A New Jersey–based neurologist questions the official record of President Franklin D. Roosevelt’s health in this nonfiction work.

“Franklin Delano Roosevelt’s first health crisis occurred on the day he was born,” Lomazow writes, when the doctor had to blow air into the infant’s lungs to start him breathing. Perhaps more than any other president, Roosevelt’s medical history is an essential element of his biography—from the paralytic consequences of his battle with polio and frequent rehabilitation trips to Warm Springs, Georgia, to the revelations of post-mortem coverups and anomalies in medical reports. Lomazow approaches Roosevelt’s life from a physician’s perspective, documenting the history of an American icon who led the nation through the Great Depression and World War II. Central to the author’s purpose is to discredit what he calls “well-entrenched, utterly false narratives” that have dominated discussions surrounding Roosevelt’s medical history; some have been disseminated by respectable historians who relied on the questionable reports of Roosevelt’s doctors. The book convincingly lays out its case that the president was far more ill than his carefully crafted public image revealed and that he suffered myriad ailments, including gastrointestinal bleeding, cancer, cardiovascular disease, and epilepsy. For political reasons, particularly during wartime, Roosevelt’s physicians “assiduously disguised the state of his health,” Lomazow asserts, in order to promote a “fantasy of a robust leader.” This medical “hoax” continued after his death, according to the author, in falsified autopsy reports and a publicity campaign led by Roosevelt’s daughter, Anna Roosevelt Halsted, and her physician husband, James A. Halsted.

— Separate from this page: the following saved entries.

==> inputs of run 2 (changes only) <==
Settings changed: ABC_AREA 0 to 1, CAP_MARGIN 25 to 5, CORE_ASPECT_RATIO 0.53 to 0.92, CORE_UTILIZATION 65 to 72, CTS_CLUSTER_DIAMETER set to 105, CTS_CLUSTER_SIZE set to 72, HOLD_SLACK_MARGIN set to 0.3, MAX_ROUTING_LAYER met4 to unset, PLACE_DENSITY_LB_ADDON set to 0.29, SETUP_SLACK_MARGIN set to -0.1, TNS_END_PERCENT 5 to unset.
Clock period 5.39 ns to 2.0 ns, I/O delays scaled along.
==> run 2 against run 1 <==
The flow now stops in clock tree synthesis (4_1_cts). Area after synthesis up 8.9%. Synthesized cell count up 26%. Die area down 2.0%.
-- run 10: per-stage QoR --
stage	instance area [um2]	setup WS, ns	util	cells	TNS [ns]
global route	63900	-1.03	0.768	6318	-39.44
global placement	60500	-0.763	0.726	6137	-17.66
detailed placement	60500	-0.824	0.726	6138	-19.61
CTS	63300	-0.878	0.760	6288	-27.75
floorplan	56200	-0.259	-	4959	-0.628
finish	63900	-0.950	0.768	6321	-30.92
Design project_euler_17, start of the top module:
module project_euler_17(
  input clk,
  input reset,
  output reg [3:0] ones_digit,
  output reg [3:0] tens_digit,
  output reg [3:0] hundreds_digit,
  output reg [15:0] letter_count,
  output reg done
);
For scale: about 360 cells after synthesis, ~31 I/O pins.
Settings: LEC_CHECK=0, CAP_MARGIN=20, CELL_PAD_IN_SITES_DETAIL_PLACEMENT=0, CORE_ASPECT_RATIO=1.67, CORE_MARGIN=2, CORE_UTILIZATION=55, GPL_ROUTABILITY_DRIVEN=1, HOLD_SLACK_MARGIN=0.07, MAX_ROUTING_LAYER=met5, PLACE_DENSITY_LB_ADDON=0.05, SETUP_SLACK_MARGIN=2.72, SLEW_MARGIN=0; clock period 9.58 ns.
run.sh (not shown) runs the stock make flow with config.mk's settings and CLKGATE_MAP_FILE=.
The baseline completed without violations.
== before ==
Design Remoto, start of the top module:
module Remoto(clk,rst,entrada,comando,su,sd,suB,sdB,saida_1,saida1_1,saida2_1,soma_result_1,sinal_A,sinal_B);
For scale: roughly 2200 cells after synthesis, roughly 150 flip-flops, roughly 71 I/O pins, ~14000 sq um of cells after synthesis.
export LEC_CHECK = 0
export ABC_AREA = 1
export CAP_MARGIN = 15
export CORE_MARGIN = 2
export CORE_UTILIZATION = 71
export CTS_CLUSTER_DIAMETER = 196
export CTS_CLUSTER_SIZE = 15
export GPL_ROUTABILITY_DRIVEN = 1
export MAX_ROUTING_LAYER = met4
export PLACE_DENSITY_LB_ADDON = 0.04
export SETUP_SLACK_MARGIN = -0.44
export SLEW_MARGIN = 5
create_clock -name core_clock -period 6.12 [get_ports {clk}]
run.sh (not shown) runs the stock make flow with config.mk's settings and CLKGATE_MAP_FILE=.
[flow] before | stages: complete | final checks: fail | reason: negative setup slack
Changes in after relative to before:
Settings: removing MAX_ROUTING_LAYER (formerly met4); changing SLEW_MARGIN from 5 to 20; removing GPL_ROUTABILITY_DRIVEN (formerly 1); removing PLACE_DENSITY_LB_ADDON (formerly 0.04); changing CAP_MARGIN from 15 to 20; removing CTS_CLUSTER_DIAMETER (formerly 196); removing SETUP_SLACK_MARGIN (formerly -0.44); removing CTS_CLUSTER_SIZE (formerly 15); removing ABC_AREA (formerly 1); changing CORE_UTILIZATION from 71 to 59; changing the clock period (ns, I/O delays scaled along) from 6.12 to 6.18.
==> comparison <==
after: all stages done; final checks FAILED (negative setup slack). Diff before -> after | share of the core filled with cells | decrease of 8.1 points. On final cell count, the lower figure sits with after, not before. after: highest net fanout along the worst path 5 below before. Comparing before and after, final hold slack is lower on after.


Starting RTL as in the previous note.
Design Remoto, start of the top module:
module Remoto(clk,rst,entrada,comando,su,sd,suB,sdB,saida_1,saida1_1,saida2_1,soma_result_1,sinal_A,sinal_B);
parameter inicia            = 2'b00;   
parameter inicia_1          = 2'b01;    
parameter leitura           = 2'b10; 
parameter zera_B    = 3'b010;
parameter zera_tudo = 3'b011;
parameter soma      = 3'b100;
parameter sub       = 3'b101;
parameter muda_sinal= 3'b110;
parameter  DESLIGADO = 0;
parameter  ESPERA = 1;
parameter limite_um      =  4095; 
parameter lid_zero      =  3594;  
parameter  RECEBE_A_DEZ = 2;
parameter  RECEBE_A_UNI = 3;
parameter  MUDA_SINAL_A = 4;
parameter  RECEBE_A_DEZ_B = 5;
parameter  RECEBE_A_UNI_B = 6;
parameter  MUDA_SINAL_B = 7;
parameter  ZERA_TUDO = 8;	
parameter lid_um  			=  3281;  
parameter tempo_zero      =  648;
parameter tempo_bit  =  312;
input         clk;      
input         rst;
input         entrada;    
output reg [7:0] comando;
output reg[6:0] su;
  ...
export LEC_CHECK = 0
export CAP_MARGIN = 5
export CELL_PAD_IN_SITES_DETAIL_PLACEMENT = 2
export CORE_ASPECT_RATIO = 0.59
export CORE_MARGIN = 2
export CORE_UTILIZATION = 31
export GPL_ROUTABILITY_DRIVEN = 0
export GPL_TIMING_DRIVEN = 0
export HOLD_SLACK_MARGIN = 0.26
export MIN_ROUTING_LAYER = met1
export PLACE_DENSITY_LB_ADDON = 0.05
export SETUP_SLACK_MARGIN = 3.57
export SLEW_MARGIN = 5
export TNS_END_PERCENT = 90
create_clock -name core_clock -period 12.7 [get_ports {clk}]
Then changed:
==> flow/config.mk (replaced) <==
export PLATFORM = sky130hd
export DESIGN_NAME = Remoto
export DESIGN_NICKNAME = Remoto
export VERILOG_FILES = /design/flow/design.v
export SDC_FILE = /design/flow/constraint.sdc
export NUM_CORES = 4
export LEC_CHECK = 0
export CAP_MARGIN = 20
export CORE_MARGIN = 2
export CORE_UTILIZATION = 71
export SLEW_MARGIN = 20
==> flow/constraint.sdc (replaced) <==
create_clock -name core_clock -period 11.0 [get_ports {clk}]
set_input_delay 2.2000 -clock core_clock [delete_from_list [all_inputs] [get_ports {clk}]]
set_output_delay 2.2000 -clock core_clock [all_outputs]
set_load 0.01 [all_outputs]
Routed wire length goes down by about 35%.
Via count goes down by 5.8%.
Power goes up by 9.9%.
Setup slack loses 3100 ps.
Sequential power goes up by about 15%.
Clock power goes up by about 6%.
Area after synthesis is unchanged.
Die area goes down by about 56%.
Register-to-register slack loses 1100 ps.
Sequential cell count is unchanged.
Cell count goes down by 18%.
==> flow/design.v (excerpt) <==
module cpu_8bit (
    input wire clk,
    input wire reset,
    input wire [7:0] data_in,
    output wire [7:0] data_out,
    output wire [7:0] address,
    output wire mem_write
);
Size in the first run: roughly 400 cells after synthesis.
clock: 2.49 ns
lec_check: 0
abc_area: 1
cap_margin: 20
core_aspect_ratio: 0.5
core_margin: 2
core_utilization: 56
cts_cluster_diameter: 331
cts_cluster_size: 100
gpl_timing_driven: 1
min_routing_layer: met1
setup_slack_margin: -0.25
slew_margin: 20
tns_end_percent: 100
run.sh (not shown) runs the stock make flow with config.mk's settings and CLKGATE_MAP_FILE=.
The baseline finished with setup timing left.
Then changed:
Settings changed: CORE_ASPECT_RATIO 0.5 to unset, CORE_UTILIZATION 56 to 65, CTS_CLUSTER_DIAMETER 331 to unset, CTS_CLUSTER_SIZE 100 to 16, TNS_END_PERCENT 100 to unset.
Outcome: The new run completed and failed the layout checks on setup timing; cell count falls by 4.4%; setup slack improves by 0.038 ns; total power rises by about 0.35%; routed wire length climbs by 2.0%; clock power barely changes; via count rose by about 4%; fmax climbs by about 1.5%.

========
Starting RTL as in the previous note.
// cpu_8bit
module cpu_8bit (
    input wire clk,
    input wire reset,
    input wire [7:0] data_in,
    output wire [7:0] data_out,
    output wire [7:0] address,
    output wire mem_write
);
make LEC_CHECK=0 ABC_AREA=1 CAP_MARGIN=10 CELL_PAD_IN_SITES_DETAIL_PLACEMENT=2 CELL_PAD_IN_SITES_GLOBAL_PLACEMENT=1 CORE_ASPECT_RATIO=0.67 CORE_MARGIN=4 CORE_UTILIZATION=70 CTS_CLUSTER_DIAMETER=396 CTS_CLUSTER_SIZE=73 GPL_TIMING_DRIVEN=0 MAX_ROUTING_LAYER=met4 MIN_ROUTING_LAYER=met2 SETUP_SLACK_MARGIN=-0.36 SLEW_MARGIN=25 finish   # period 4.0 ns
The starting point stopped in global placement without I/O.
Then changed:
ABC_AREA = not set   (was 1)
CAP_MARGIN = 20   (was 10)
CELL_PAD_IN_SITES_DETAIL_PLACEMENT = not set   (was 2)
CELL_PAD_IN_SITES_GLOBAL_PLACEMENT = not set   (was 1)
CORE_ASPECT_RATIO = 0.5   (was 0.67)
CORE_MARGIN = 2   (was 4)
CORE_UTILIZATION = 31   (was 70)
CTS_CLUSTER_DIAMETER = 216   (was 396)
CTS_CLUSTER_SIZE = 100   (was 73)
GPL_TIMING_DRIVEN = not set   (was 0)
MAX_ROUTING_LAYER = not set   (was met4)
MIN_ROUTING_LAYER = not set   (was met2)
SETUP_SLACK_MARGIN = not set   (was -0.36)
SLEW_MARGIN = 20   (was 25)
TNS_END_PERCENT = 15   (was not set)
=>
- The changed run finished with timing, DRC and antenna clean
- synthesized area increases by 3.1%
- die size increases by 99%
- synthesized cell count decreases by 25%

Rather than denigrating Roosevelt’s presidency, the author concludes that his revelations of the president’s serious physical challenges only solidify FDR’s standing as “the greatest American president of the twentieth century.” Still, at the same time, the author emphasizes that Roosevelt possessed an “ever-deceptive personality” and was complicit in the medical coverup. Much of this book’s evidence comes from new archival material uncovered over the last three decades, including diary accounts of Roosevelt’s health from his close friend Margaret “Daisy” Suckley, and a treasure trove of documents found in 2016 in Roosevelt’s presidential library. As a board-certified neurologist and former president of the Neurological Association of New Jersey, Lomazow backs up many of his assertions with expert medical analysis, including credible links between melanoma and prostate cancer (two illnesses that afflicted Roosevelt, he argues). This book is a follow-up volume to FDR’s Deadly Secret(2010), the author’s previous work that he wrote with Eric Fettmann; this volume contains some new archival and medical analysis, but readers of the previous volume will find a great deal of repetition here. That said, this book is backed up by more than 1,000 endnotes, displaying the author’s firm grasp over relevant historical literature, primary source material, and medical research. Its accessible writing style is likely to appeal to a broad readership even in its nuanced analysis of complex medical issues. There are also ample visual elements, including photographs, magazine covers, and reproductions of archival documents.

An extensively researched and persuasive medical biography.